(Requirement) What lines in the records below contain the string "flip"? Copy every one.

(Records to process)

--- src/rtl/sm4_pkg.sv ---
// Shared SM4 definitions: FSM states, FK constants, S-box and CK generator.
package sm4_pkg;

  localparam int unsigned WORD_W = 32;
  localparam int unsigned KEY_W  = 128;
  localparam int unsigned NUM_RK = 32;
  localparam int unsigned CNT_W  = 5;

  typedef enum logic [1:0] {
    ST_IDLE   = 2'd0,
    ST_EXPAND = 2'd1,
    ST_READY  = 2'd2
  } sm4_state_e;

  // Four-word sliding key window, k0 is the oldest word.
  typedef struct packed {
    logic [WORD_W-1:0] k0;
    logic [WORD_W-1:0] k1;
    logic [WORD_W-1:0] k2;
    logic [WORD_W-1:0] k3;
  } sm4_window_t;

  localparam logic [WORD_W-1:0] FK [4] = '{
    32'hA3B1BAC6, 32'h56AA3350, 32'h677D9197, 32'hB27022DC
  };

  localparam logic [7:0] SBOX_TABLE [256] = '{
    8'hd6, 8'h90, 8'he9, 8'hfe, 8'hcc, 8'he1, 8'h3d, 8'hb7, 8'h16, 8'hb6, 8'h14, 8'hc2, 8'h28, 8'hfb, 8'h2c, 8'h05,
    8'h2b, 8'h67, 8'h9a, 8'h76, 8'h2a, 8'hbe, 8'h04, 8'hc3, 8'haa, 8'h44, 8'h13, 8'h26, 8'h49, 8'h86, 8'h06, 8'h99,
    8'h9c, 8'h42, 8'h50, 8'hf4, 8'h91, 8'hef, 8'h98, 8'h7a, 8'h33, 8'h54, 8'h0b, 8'h43, 8'hed, 8'hcf, 8'hac, 8'h62,
    8'he4, 8'hb3, 8'h1c, 8'ha9, 8'hc9, 8'h08, 8'he8, 8'h95, 8'h80, 8'hdf, 8'h94, 8'hfa, 8'h75, 8'h8f, 8'h3f, 8'ha6,
    8'h47, 8'h07, 8'ha7, 8'hfc, 8'hf3, 8'h73, 8'h17, 8'hba, 8'h83, 8'h59, 8'h3c, 8'h19, 8'he6, 8'h85, 8'h4f, 8'ha8,
    8'h68, 8'h6b, 8'h81, 8'hb2, 8'h71, 8'h64, 8'hda, 8'h8b, 8'hf8, 8'heb, 8'h0f, 8'h4b, 8'h70, 8'h56, 8'h9d, 8'h35,
    8'h1e, 8'h24, 8'h0e, 8'h5e, 8'h63, 8'h58, 8'hd1, 8'ha2, 8'h25, 8'h22, 8'h7c, 8'h3b, 8'h01, 8'h21, 8'h78, 8'h87,
    8'hd4, 8'h00, 8'h46, 8'h57, 8'h9f, 8'hd3, 8'h27, 8'h52, 8'h4c, 8'h36, 8'h02, 8'he7, 8'ha0, 8'hc4, 8'hc8, 8'h9e,
    8'hea, 8'hbf, 8'h8a, 8'hd2, 8'h40, 8'hc7, 8'h38, 8'hb5, 8'ha3, 8'hf7, 8'hf2, 8'hce, 8'hf9, 8'h61, 8'h15, 8'ha1,
    8'he0, 8'hae, 8'h5d, 8'ha4, 8'h9b, 8'h34, 8'h1a, 8'h55, 8'had, 8'h93, 8'h32, 8'h30, 8'hf5, 8'h8c, 8'hb1, 8'he3,
    8'h1d, 8'hf6, 8'he2, 8'h2e, 8'h82, 8'h66, 8'hca, 8'h60, 8'hc0, 8'h29, 8'h23, 8'hab, 8'h0d, 8'h53, 8'h4e, 8'h6f,
    8'hd5, 8'hdb, 8'h37, 8'h45, 8'hde, 8'hfd, 8'h8e, 8'h2f, 8'h03, 8'hff, 8'h6a, 8'h72, 8'h6d, 8'h6c, 8'h5b, 8'h51,
    8'h8d, 8'h1b, 8'haf, 8'h92, 8'hbb, 8'hdd, 8'hbc, 8'h7f, 8'h11, 8'hd9, 8'h5c, 8'h41, 8'h1f, 8'h10, 8'h5a, 8'hd8,
    8'h0a, 8'hc1, 8'h31, 8'h88, 8'ha5, 8'hcd, 8'h7b, 8'hbd, 8'h2d, 8'h74, 8'hd0, 8'h12, 8'hb8, 8'he5, 8'hb4, 8'hb0,
    8'h89, 8'h69, 8'h97, 8'h4a, 8'h0c, 8'h96, 8'h77, 8'h7e, 8'h65, 8'hb9, 8'hf1, 8'h09, 8'hc5, 8'h6e, 8'hc6, 8'h84,
    8'h18, 8'hf0, 8'h7d, 8'hec, 8'h3a, 8'hdc, 8'h4d, 8'h20, 8'h79, 8'hee, 8'h5f, 8'h3e, 8'hd7, 8'hcb, 8'h39, 8'h48
  };

  // Byte substitution through the SM4 S-box.
  function automatic logic [7:0] sbox(input logic [7:0] x);
    return SBOX_TABLE[x];
  endfunction

  // Round constant: byte j of CK_i is ((4i+j)*7) mod 256, byte 0 in the MSBs.
  function automatic logic [WORD_W-1:0] ck_gen(input logic [CNT_W-1:0] i);
    logic [WORD_W-1:0] ck;
    ck = '0;
    for (int unsigned j = 0; j < 4; j++) begin
      ck[WORD_W-1-8*j -: 8] = 8'(((32'(i) << 2) + 32'(j)) * 32'd7);
    end
    return ck;
  endfunction

endpackage

--- src/rtl/sm4_key_round.sv ---
// One SM4 key-schedule step: rk = k0 ^ L'(tau(k1 ^ k2 ^ k3 ^ ck)).
module sm4_key_round
  import sm4_pkg::*;
(
  input  logic [WORD_W-1:0] k0,
  input  logic [WORD_W-1:0] k1,
  input  logic [WORD_W-1:0] k2,
  input  logic [WORD_W-1:0] k3,
  input  logic [WORD_W-1:0] ck,
  output logic [WORD_W-1:0] rk_c
);

  logic [WORD_W-1:0] mix;
  logic [WORD_W-1:0] sub;

  // Nonlinear substitution followed by the key-schedule linear transform.
  always_comb begin
    mix  = k1 ^ k2 ^ k3 ^ ck;
    sub  = {sbox(mix[31:24]), sbox(mix[23:16]), sbox(mix[15:8]), sbox(mix[7:0])};
    rk_c = k0 ^ sub ^ {sub[18:0], sub[31:19]} ^ {sub[8:0], sub[31:9]};
  end

endmodule

--- src/rtl/sm4_key_expansion.sv ---
// Iterative SM4 key schedule: one round key per cycle into a 32-entry array,
// presented in encryption or decryption order once ready is raised.
module sm4_key_expansion
  import sm4_pkg::*;
(
  input  logic              clk,
  input  logic              reset_n,
  input  logic              sm4_enable_in,
  input  logic              key_exp_enable_in,
  input  logic              decrypt_in,
  input  logic [KEY_W-1:0]  key_in,
  output logic              key_exp_ready_out,
  output logic [WORD_W-1:0] rk_00_out,
  output logic [WORD_W-1:0] rk_01_out,
  output logic [WORD_W-1:0] rk_02_out,
  output logic [WORD_W-1:0] rk_03_out,
  output logic [WORD_W-1:0] rk_04_out,
  output logic [WORD_W-1:0] rk_05_out,
  output logic [WORD_W-1:0] rk_06_out,
  output logic [WORD_W-1:0] rk_07_out,
  output logic [WORD_W-1:0] rk_08_out,
  output logic [WORD_W-1:0] rk_09_out,
  output logic [WORD_W-1:0] rk_10_out,
  output logic [WORD_W-1:0] rk_11_out,
  output logic [WORD_W-1:0] rk_12_out,
  output logic [WORD_W-1:0] rk_13_out,
  output logic [WORD_W-1:0] rk_14_out,
  output logic [WORD_W-1:0] rk_15_out,
  output logic [WORD_W-1:0] rk_16_out,
  output logic [WORD_W-1:0] rk_17_out,
  output logic [WORD_W-1:0] rk_18_out,
  output logic [WORD_W-1:0] rk_19_out,
  output logic [WORD_W-1:0] rk_20_out,
  output logic [WORD_W-1:0] rk_21_out,
  output logic [WORD_W-1:0] rk_22_out,
  output logic [WORD_W-1:0] rk_23_out,
  output logic [WORD_W-1:0] rk_24_out,
  output logic [WORD_W-1:0] rk_25_out,
  output logic [WORD_W-1:0] rk_26_out,
  output logic [WORD_W-1:0] rk_27_out,
  output logic [WORD_W-1:0] rk_28_out,
  output logic [WORD_W-1:0] rk_29_out,
  output logic [WORD_W-1:0] rk_30_out,
  output logic [WORD_W-1:0] rk_31_out
);

  sm4_state_e        state;
  logic [CNT_W-1:0]  cnt;
  sm4_window_t       win;
  logic [WORD_W-1:0] rk_q   [NUM_RK];
  logic [WORD_W-1:0] rk_sel [NUM_RK];
  logic              dec_q;
  logic [WORD_W-1:0] ck_c;
  logic [WORD_W-1:0] rk_new_c;
  logic              hold_c;

  assign ck_c   = ck_gen(cnt);
  // A low block enable freezes everything except the READY exit check.
  assign hold_c = !sm4_enable_in && (state == ST_IDLE || state == ST_EXPAND);

  sm4_key_round u_round (
    .k0   (win.k0),
    .k1   (win.k1),
    .k2   (win.k2),
    .k3   (win.k3),
    .ck   (ck_c),
    .rk_c (rk_new_c)
  );

  // Key-schedule FSM with window, counter, key array and ready flag.
  always_ff @(posedge clk or negedge reset_n) begin
    if (!reset_n) begin
      state             <= ST_IDLE;
      cnt               <= '0;
      win               <= '0;
      dec_q             <= 1'b0;
      key_exp_ready_out <= 1'b0;
      for (int i = 0; i < NUM_RK; i++) begin
        rk_q[i] <= '0;
      end
    end else if (!hold_c) begin
      case (state)
        ST_IDLE: begin
          key_exp_ready_out <= 1'b0;
          if (key_exp_enable_in) begin
            win   <= key_in ^ {FK[0], FK[1], FK[2], FK[3]};
            dec_q <= decrypt_in;
            cnt   <= '0;
            state <= ST_EXPAND;
          end
        end
        ST_EXPAND: begin
          // Abort beats completion, including on the last write.
          if (!key_exp_enable_in) begin
            state <= ST_IDLE;
          end else begin
            rk_q[cnt] <= rk_new_c;
            win       <= {win.k1, win.k2, win.k3, rk_new_c};
            cnt       <= cnt + CNT_W'(1);
            if (cnt == CNT_W'(NUM_RK - 1)) begin
              state             <= ST_READY;
              key_exp_ready_out <= 1'b1;
            end
          end
        end
        ST_READY: begin
          if (!key_exp_enable_in || !sm4_enable_in || (decrypt_in != dec_q)) begin
            state             <= ST_IDLE;
            key_exp_ready_out <= 1'b0;
          end
        end
        default: begin
          state             <= ST_IDLE;
          key_exp_ready_out <= 1'b0;
        end
      endcase
    end
  end

  // Output ordering follows the mode latched at accept time.
  always_comb begin
    for (int j = 0; j < NUM_RK; j++) begin
      rk_sel[j] = dec_q ? rk_q[CNT_W'(NUM_RK - 1 - j)] : rk_q[CNT_W'(j)];
    end
  end

  assign rk_00_out = rk_sel[0];
  assign rk_01_out = rk_sel[1];
  assign rk_02_out = rk_sel[2];
  assign rk_03_out = rk_sel[3];
  assign rk_04_out = rk_sel[4];
  assign rk_05_out = rk_sel[5];
  assign rk_06_out = rk_sel[6];
  assign rk_07_out = rk_sel[7];
  assign rk_08_out = rk_sel[8];
  assign rk_09_out = rk_sel[9];
  assign rk_10_out = rk_sel[10];
  assign rk_11_out = rk_sel[11];
  assign rk_12_out = rk_sel[12];
  assign rk_13_out = rk_sel[13];
  assign rk_14_out = rk_sel[14];
  assign rk_15_out = rk_sel[15];
  assign rk_16_out = rk_sel[16];
  assign rk_17_out = rk_sel[17];
  assign rk_18_out = rk_sel[18];
  assign rk_19_out = rk_sel[19];
  assign rk_20_out = rk_sel[20];
  assign rk_21_out = rk_sel[21];
  assign rk_22_out = rk_sel[22];
  assign rk_23_out = rk_sel[23];
  assign rk_24_out = rk_sel[24];
  assign rk_25_out = rk_sel[25];
  assign rk_26_out = rk_sel[26];
  assign rk_27_out = rk_sel[27];
  assign rk_28_out = rk_sel[28];
  assign rk_29_out = rk_sel[29];
  assign rk_30_out = rk_sel[30];
  assign rk_31_out = rk_sel[31];

endmodule

--- config.mk ---
export PLATFORM = sky130hd
export DESIGN_NAME = sm4_key_expansion
export DESIGN_NICKNAME = d
export VERILOG_FILES = /design/src/rtl/sm4_pkg.sv /design/src/rtl/sm4_key_round.sv /design/src/rtl/sm4_key_expansion.sv
export SDC_FILE = /design/constraint.sdc
export NUM_CORES = 2
export LEC_CHECK = 0
export ABC_AREA = 1
export CELL_PAD_IN_SITES_DETAIL_PLACEMENT = 2
export CELL_PAD_IN_SITES_GLOBAL_PLACEMENT = 2
export CORE_MARGIN = 1.5
export CORE_UTILIZATION = 31
export CTS_CLUSTER_DIAMETER = 40
export DETAILED_ROUTE_END_ITERATION = 16
export PLACE_DENSITY_LB_ADDON = 0.25
export SYNTH_ARGS = -nofsm -noshare
export SYNTH_HDL_FRONTEND = slang
export SYNTH_HIERARCHICAL = 1
export SYNTH_SLANG_ARGS = --single-unit
export TNS_END_PERCENT = 50
--- constraint.sdc ---
create_clock -name clk -period 4.8 [get_ports clk]
set_clock_uncertainty 0.05 [all_clocks]
set_input_delay 1.44 -clock clk [delete_from_list [all_inputs] [get_ports clk]]
set_output_delay 1.44 -clock clk [all_outputs]
set_load 0.1 [all_outputs]
==> reports/results.ini <==
[sta]
period_minus_slack_ns=4.76
rsz0062_at_grt=yes
layout_worst_path_cycle_share_pct=99.2
finalHoldViolations=0
fmax_mhz=210
tightestPinTransition_ns=1.22
max_slew_margin_pct=18.2
fin_ws_ns=0.0378
slew_violations=0
setup_violations=0

[clocking]
cts-hold-fix-buffers=0
numCtsBuffers=218
clock_sinks=1161
ctsRootBufferMaster=clkbuf_16
cts_tree=done
clk_pin_slew_ns=0.06
htreeDepth=4
clock_path_buffers=3
clkLatencyLatePin_ns=0.91

[die]
num_rows=174
dieArea_um2=230000
core_area_um2=226000
fp.dieH_um=480
initial_utilization_pct=31.3
fp.dieW_um=480
ioPinCount=1158

[run_status]
outcome=complete, no violations

[route]
vias=76100
first_pass_iters=6
drt_iter0_markers=5514
drc=0
wl_mm=445
ant_nets=0
via_per_inst=5.48
wire_per_inst_um=32.1

[placed_design]
numPortBuffers=1157
hpwl_mm=318
placedCellCount=13400
post-place-ws_ns=-0.544
place_congestion=0.967

[layout]
num-fill-cells=25300
stdcell_count=13900
drive_gt1_share_pct=20.2
multiInputGateArea_um2=33000
final_core_util_pct=42.6
nets=10900
regArea_um2=29100
areaGrowthSynthToFinish_pct=36.2

[critical_path]
crit_type=flop to flop
cp_top_family=buffers and inverters
crit_fanout=9
crit_top_cell=nand2_1
worstPathRequired_ns=5.57
critPathLaunchType=flop
cp-end-kind=flop
crit_path_top_delay_cell=fa_2
r2r-start=cnt[0]
timing.critical_path.from=cnt[0]
worst-path-buf-inv=9
cp.arrival_ns=5.53
max_stage_delay_ns=0.53

[global_routing]
antenna_found_initial=28
grt_max_degree=112
grt_pass1_vias=81700
grt_usage_pct=36.9
gr-total-overflow=0
grt_pass1_wl_mm=618

[synthesis]
synth_area_um2=70500
synthCells=9701
yosys_register_bits=1161
syn_avg_cell_area_um2=7.27
ys_warn_count=6
synth_cell_types=46
ys_seq_area_share_pct=41.2

[flow_run]
maxCapViolCount=0

[worst_hold_path]
hold_path.class=input port to async pin

==> cell usage in the layout, fill, tap and decap left out, drive strengths merged, types with 54 or more instances in the layout <==
cell type,instances
clkinv,73
clkdlybuf4s50,577
o21ai,1133
nand3,1214
o211ai,59
clkbuf,277
inv,359
nand2,3952
dfrtp,1161
a21oi,75
buf,1318
ha,54
nor2,301
==> cells in the mapped netlist, drive strengths merged <==
| cell | number | area [um^2] |
|---|---|---|
| a21oi | 75 | 383 |
| a31oi | 4 | 25.0 |
| and3 | 1 | 6.26 |
| buf | 936 | 7110 |
| clkbuf | 249 | 942 |
| clkinv | 3 | 11.3 |
| conb | 2 | 7.51 |
| dfrtp | 1161 | 29100 |
| fa | 8 | 160 |
| ha | 54 | 676 |
| inv | 346 | 1300 |
| nand2 | 3952 | 15000 |
| nand3 | 1214 | 6260 |
| nand3b | 12 | 90.1 |
| nand4 | 46 | 639 |
| nor2 | 301 | 1260 |
| nor3 | 24 | 120 |
| o211ai | 59 | 443 |
| o21ai | 1133 | 6030 |
| o21bai | 1 | 7.51 |
| o22ai | 45 | 282 |
| or2 | 3 | 18.8 |
| xnor2 | 33 | 297 |
| xor2 | 39 | 349 |
==> metal layers <==
layer | track usage [%] | share of wire [%]
met3 | 6.71 | 6.2
met2 | 60.1 | 47
met1 | 45.7 | 40
met4 | 21.1 | 6.9
met5 | 0 | 0.0029
==> worst reg2reg max path, cell delays in order, from the launching register on <==
cell      delay, ns
dfrtp_2        0.44
fa_2           0.53
buf_4          0.18
ha_4           0.28
inv_1          0.06
o21ai_1        0.16
xor2_1         0.31
xnor2_1        0.19
inv_1          0.07
nand2_1        0.08
nand2_1        0.11
buf_8          0.18
buf_4          0.18
buf_4          0.15
a21oi_2        0.12
a21oi_1        0.09
nand2_2        0.14
nand3_4        0.17
nand2_4        0.14
nand2_1        0.06
nand2_1        0.14
nand2_1        0.14
nand2_4        0.14
clkinv_4       0.11
buf_12         0.17
buf_12         0.14
o21ai_0        0.18
==> sequential cells by signal, summed over array words and instances (netlist names) <==
name and flops:
dec_q 1, cnt 5, win 128, rk_q 1024, key_exp_ready_out 1, state 2
==> final timing paths <==
| path | endpoint | slack (ns) | depth (start not counted) |
|---|---|---|---|
| max | rk_q[259] | 0.04 | 26 |
| min | rk_q[416] | 0.36 | 1 |
| max reg2reg | rk_q[259] | 0.04 | 26 |
| min reg2reg | rk_q[144] | 0.44 | 2 |
| max in group asynchronous | rk_q[75] | 2.98 | 2 |
| min in group clk | rk_q[144] | 0.44 | 2 |
==> logic make-up after synthesis <==
group	Yosys count	share of synthesized area, %
AO/OA/AOI/OAI	1317	10.2
XOR/XNOR	72	0.916
adder cells (fa/ha/maj)	62	1.19
buffers and inverters	1534	13.3
flip-flops	1161	41.2
other	2	0.0107
AND/OR/NAND/NOR	5553	33.2
==> cell type report <==
type                    instances  area share, %
clock inverters               149           2.14
clock buffers                 260           6.14
inverters                     349           1.47
well taps                    2992           3.90
diodes                         29         0.0756
repair buffers               1912           21.6
flip-flops and latches       1161           30.3
multi-input cells            7023           34.4
==> stage by stage <==
| step | hold slack (ns) | setup TNS [ns] | instance area, um^2 |
|---|---|---|---|
| after global placement | 0.415 | -124.45 | 85900 |
| after floorplan | 0.403 | 0 | 70600 |
| after global routing | 0.401 | -2.48 | 96000 |
| final | 0.362 | 0 | 96000 |
| after CTS | 0.388 | -0.899 | 94400 |
| after detailed placement | 0.422 | -235.58 | 85900 |
==> what timing repair did <==
item	CTS	global route
pin swaps	8	32
endpoints found under the setup margin	1052	1055
buffers inserted	15	33
gates cloned	3	18
gates resized for setup	76	250
Power is left out: the tool's default activity adds up to more than one toggle a clock period on the data nets, which glitch-free logic cannot reach.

(Task result)
flip-flops	1161	41.2
flip-flops and latches       1161           30.3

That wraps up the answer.